## TASK STATEMENT
Exactly reproduce the lines from the line containing "register is free" to the end of the data below, inclusive, and nothing else.

## Saved entries
☆ ☆ ☆

$ cat config.mk
export PLATFORM = sky130hd
export DESIGN_NAME = bbfs_ctrl
export DESIGN_NICKNAME = d
export VERILOG_FILES = /design/src/sv/bbfs_pkg.sv /design/src/sv/bbfs_ctrl.sv
export VERILOG_INCLUDE_DIRS = /design/src /design/src/sv
export SDC_FILE = /design/constraint.sdc
export NUM_CORES = 1
export LEC_CHECK = 0
export BUFFER_PORTS_ARGS = -buffer_cell sky130_fd_sc_hd__clkbuf_2
export CAP_MARGIN = 10
export CORE_MARGIN = 3
export CORE_UTILIZATION = 42
export DETAILED_ROUTE_END_ITERATION = 8
export PLACE_DENSITY = 0.76
export SETUP_SLACK_MARGIN = 0.2
export SLEW_MARGIN = 20
export SYNTH_ARGS = -nofsm -noshare
export SYNTH_HDL_FRONTEND = slang
export SYNTH_SLANG_ARGS = --single-unit
$ cat constraint.sdc
create_clock -name clock -period 2 [get_ports clock]
set_input_delay 0 -clock clock [delete_from_list [all_inputs] [get_ports clock]]
set_output_delay 0 -clock clock [all_outputs]
set_load 0.005 [all_outputs]
$ cat src/sv/byte_bigram_frequency_scorer_defines.svh
// assertion macros for the byte bigram frequency scorer
// used by the controller; no other dependencies
`ifndef BYTE_BIGRAM_FREQUENCY_SCORER_DEFINES_SVH
`define BYTE_BIGRAM_FREQUENCY_SCORER_DEFINES_SVH

// antecedent implies consequent in the same cycle
`define BBFS_ASSERT_IMPLY(label, clk, rst, ante, cons, msg) \
   label: assert property (@(posedge clk) disable iff (rst) (ante) |-> (cons)) \
      else $error(msg);

// antecedent implies consequent in the next cycle
`define BBFS_ASSERT_NEXT(label, clk, rst, ante, cons, msg) \
   label: assert property (@(posedge clk) disable iff (rst) (ante) |=> (cons)) \
      else $error(msg);

`endif

$ cat src/sv/bbfs_pkg.sv
// shared types, constants and helpers of the byte bigram frequency scorer
// no dependencies
package bbfs_pkg;

   localparam int DEF_ALPHABET_SIZE = 256;
   localparam int DEF_COUNT_WIDTH   = 32;

   localparam int TOTAL_WIDTH = 48;
   localparam int FRAC_WIDTH  = 49;
   localparam int ROOT_WIDTH  = 50;
   localparam int DIV_STEPS   = 48;
   localparam int SQRT_STEPS  = 25;
   localparam int ITER_WIDTH  = 6;
   localparam int SCORE_WIDTH = 18;
   localparam int DIFF_WIDTH  = 27;

   typedef enum logic [1:0] {
      CMD_BEGIN        = 2'd0,
      CMD_COUNT        = 2'd1,
      CMD_QUERY_SINGLE = 2'd2,
      CMD_QUERY_PAIR   = 2'd3
   } command_type;

   typedef struct packed {
      command_type command;
      logic        corpus;
      logic [7:0]  byte_value;
      logic [7:0]  first_byte;
   } req_type;

   typedef struct packed {
      logic signed [SCORE_WIDTH-1:0] score;
      logic                          status;
   } rsp_type;

   typedef enum logic [2:0] {
      ST_CLEAR,
      ST_IDLE,
      ST_CNT_WR,
      ST_Q_RD,
      ST_DIV,
      ST_SQRT,
      ST_FIN
   } state_type;

   typedef struct packed {
      logic accept;
      logic clear;
      logic cnt_wr;
      logic q_load;
      logic div_step;
      logic sqrt_step;
      logic load_out;
   } ctl_type;

   typedef struct packed {
      logic clr_last;
   } sts_type;

   function automatic logic is_usable(input logic [7:0] b);
      return (b >= 8'h41 && b <= 8'h5A) || (b >= 8'h61 && b <= 8'h7A) ||
             b == 8'h20 || b >= 8'h80;
   endfunction

endpackage

$ cat src/sv/bbfs_ctrl.sv
// controller state machine of the byte bigram frequency scorer
// depends on bbfs_pkg and byte_bigram_frequency_scorer_defines.svh
`include "byte_bigram_frequency_scorer_defines.svh"
module bbfs_ctrl (
   input  logic              clock,
   input  logic              reset,
   input  logic              req_valid,
   input  bbfs_pkg::req_type req,
   output logic              req_stall,
   output logic              rsp_valid,
   input  logic              rsp_stall,
   input  bbfs_pkg::sts_type sts,
   output bbfs_pkg::ctl_type ctl
);
   import bbfs_pkg::*;

   state_type             state_ff, state_in;
   logic [ITER_WIDTH-1:0] iter_ff, iter_in;
   logic                  rsp_valid_ff, rsp_valid_in;

   always_ff @(posedge clock) begin
      if (reset) begin
         state_ff     <= ST_CLEAR;
         iter_ff      <= '0;
         rsp_valid_ff <= 1'b0;
      end else begin
         state_ff     <= state_in;
         iter_ff      <= iter_in;
         rsp_valid_ff <= rsp_valid_in;
      end
   end

   always_comb begin
      state_in     = state_ff;
      iter_in      = iter_ff;
      ctl          = '0;
      rsp_valid_in = rsp_valid_ff && rsp_stall;
      unique case (state_ff)
         ST_CLEAR: begin
            ctl.clear = 1'b1;
            if (sts.clr_last) state_in = ST_IDLE;
         end
         ST_IDLE: begin
            if (req_valid) begin
               ctl.accept = 1'b1;
               unique case (req.command)
                  CMD_BEGIN:        state_in = ST_IDLE;
                  CMD_COUNT:        state_in = ST_CNT_WR;
                  CMD_QUERY_SINGLE,
                  CMD_QUERY_PAIR:   state_in = ST_Q_RD;
                  default:          state_in = ST_IDLE;
               endcase
            end
         end
         ST_CNT_WR: begin
            ctl.cnt_wr = 1'b1;
            state_in   = ST_IDLE;
         end
         ST_Q_RD: begin
            ctl.q_load = 1'b1;
            iter_in    = '0;
            state_in   = ST_DIV;
         end
         ST_DIV: begin
            ctl.div_step = 1'b1;
            iter_in      = iter_ff + 1'b1;
            if (iter_ff == ITER_WIDTH'(DIV_STEPS - 1)) begin
               iter_in  = '0;
               state_in = ST_SQRT;
            end
         end
         ST_SQRT: begin
            ctl.sqrt_step = 1'b1;
            iter_in       = iter_ff + 1'b1;
            if (iter_ff == ITER_WIDTH'(SQRT_STEPS - 1)) begin
               iter_in  = '0;
               state_in = ST_FIN;
            end
         end
         ST_FIN: begin
            // wait until the output register is free
            if (!rsp_valid_ff || !rsp_stall) begin
               ctl.load_out = 1'b1;
               rsp_valid_in = 1'b1;
               state_in     = ST_IDLE;
            end
         end
         default: state_in = ST_IDLE;
      endcase
   end

   assign req_stall = (state_ff != ST_IDLE);
   assign rsp_valid = rsp_valid_ff;

   `BBFS_ASSERT_IMPLY(a_load_free, clock, reset, ctl.load_out,
      !rsp_valid_ff || !rsp_stall, "result loaded over a waiting word")
   `BBFS_ASSERT_NEXT(a_count_write, clock, reset,
      state_ff == ST_IDLE && req_valid && req.command == CMD_COUNT,
      state_ff == ST_CNT_WR, "count word not followed by write-back")
   `BBFS_ASSERT_IMPLY(a_div_bound, clock, reset, state_ff == ST_DIV,
      iter_ff < ITER_WIDTH'(DIV_STEPS), "divide step count out of range")
   `BBFS_ASSERT_IMPLY(a_sqrt_bound, clock, reset, state_ff == ST_SQRT,
      iter_ff < ITER_WIDTH'(SQRT_STEPS), "root step count out of range")

endmodule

☆ ☆ ☆

## SOLUTION BELOW
            // wait until the output register is free
            if (!rsp_valid_ff || !rsp_stall) begin
               ctl.load_out = 1'b1;
               rsp_valid_in = 1'b1;
               state_in     = ST_IDLE;
            end
         end
         default: state_in = ST_IDLE;
      endcase
   end

   assign req_stall = (state_ff != ST_IDLE);
   assign rsp_valid = rsp_valid_ff;

   `BBFS_ASSERT_IMPLY(a_load_free, clock, reset, ctl.load_out,
      !rsp_valid_ff || !rsp_stall, "result loaded over a waiting word")
   `BBFS_ASSERT_NEXT(a_count_write, clock, reset,
      state_ff == ST_IDLE && req_valid && req.command == CMD_COUNT,
      state_ff == ST_CNT_WR, "count word not followed by write-back")
   `BBFS_ASSERT_IMPLY(a_div_bound, clock, reset, state_ff == ST_DIV,
      iter_ff < ITER_WIDTH'(DIV_STEPS), "divide step count out of range")
   `BBFS_ASSERT_IMPLY(a_sqrt_bound, clock, reset, state_ff == ST_SQRT,
      iter_ff < ITER_WIDTH'(SQRT_STEPS), "root step count out of range")

endmodule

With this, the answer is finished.